This design comes from an exercise in tuning for small area, a short achievable clock period and few clock cycles per item on the open sky130 flow, not from production work. Function was checked by simulation only, so behaviour that the tests miss may differ from the original. Power is estimated from default activity; no workload was simulated.

**design/flow/run.sh**
```bash
#!/bin/bash
# synth_recipe.tcl (not shown) runs the flow's synth.tcl, then flattens the netlist and writes it again
# the make line also repeats each setting of config.mk as NAME=value (left out here)
make -C /OpenROAD-flow-scripts/flow DESIGN_CONFIG=/design/flow/config.mk WORK_HOME=/design/flow/orfs CLKGATE_MAP_FILE= SYNTH_SCRIPT=/design/flow/synth_recipe.tcl finish
```
**design/flow/config.mk**
```make
export PLATFORM = sky130hd
export DESIGN_NAME = ozhan_arith
export DESIGN_NICKNAME = ozhan_arith
export VERILOG_FILES = /design/flow/design.v
export SDC_FILE = /design/flow/constraint.sdc
export NUM_CORES = 4
export LEC_CHECK = 0
export CAP_MARGIN = 20
export CORE_MARGIN = 2
export CORE_UTILIZATION = 65
export GPL_TIMING_DRIVEN = 1
export PLACE_DENSITY = 0.85
export SETUP_SLACK_MARGIN = 5
export SLEW_MARGIN = 20
```
**design/flow/constraint.sdc**
```tcl
create_clock -name core_clock -period 11.5 [get_ports {clk}]
set_input_delay 2.3000 -clock core_clock [delete_from_list [all_inputs] [get_ports {clk}]]
set_output_delay 2.3000 -clock core_clock [all_outputs]
set_load 0.01 [all_outputs]
```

###

WHAT YOU NEED TO DO: Every line of the material above should be repeated exactly.

SOLUTION FOR THIS EXERCISE:
This design comes from an exercise in tuning for small area, a short achievable clock period and few clock cycles per item on the open sky130 flow, not from production work. Function was checked by simulation only, so behaviour that the tests miss may differ from the original. Power is estimated from default activity; no workload was simulated.

**design/flow/run.sh**
```bash
#!/bin/bash
# synth_recipe.tcl (not shown) runs the flow's synth.tcl, then flattens the netlist and writes it again
# the make line also repeats each setting of config.mk as NAME=value (left out here)
make -C /OpenROAD-flow-scripts/flow DESIGN_CONFIG=/design/flow/config.mk WORK_HOME=/design/flow/orfs CLKGATE_MAP_FILE= SYNTH_SCRIPT=/design/flow/synth_recipe.tcl finish
```
**design/flow/config.mk**
```make
export PLATFORM = sky130hd
export DESIGN_NAME = ozhan_arith
export DESIGN_NICKNAME = ozhan_arith
export VERILOG_FILES = /design/flow/design.v
export SDC_FILE = /design/flow/constraint.sdc
export NUM_CORES = 4
export LEC_CHECK = 0
export CAP_MARGIN = 20
export CORE_MARGIN = 2
export CORE_UTILIZATION = 65
export GPL_TIMING_DRIVEN = 1
export PLACE_DENSITY = 0.85
export SETUP_SLACK_MARGIN = 5
export SLEW_MARGIN = 20
```
**design/flow/constraint.sdc**
```tcl
create_clock -name core_clock -period 11.5 [get_ports {clk}]
set_input_delay 2.3000 -clock core_clock [delete_from_list [all_inputs] [get_ports {clk}]]
set_output_delay 2.3000 -clock core_clock [all_outputs]
set_load 0.01 [all_outputs]
```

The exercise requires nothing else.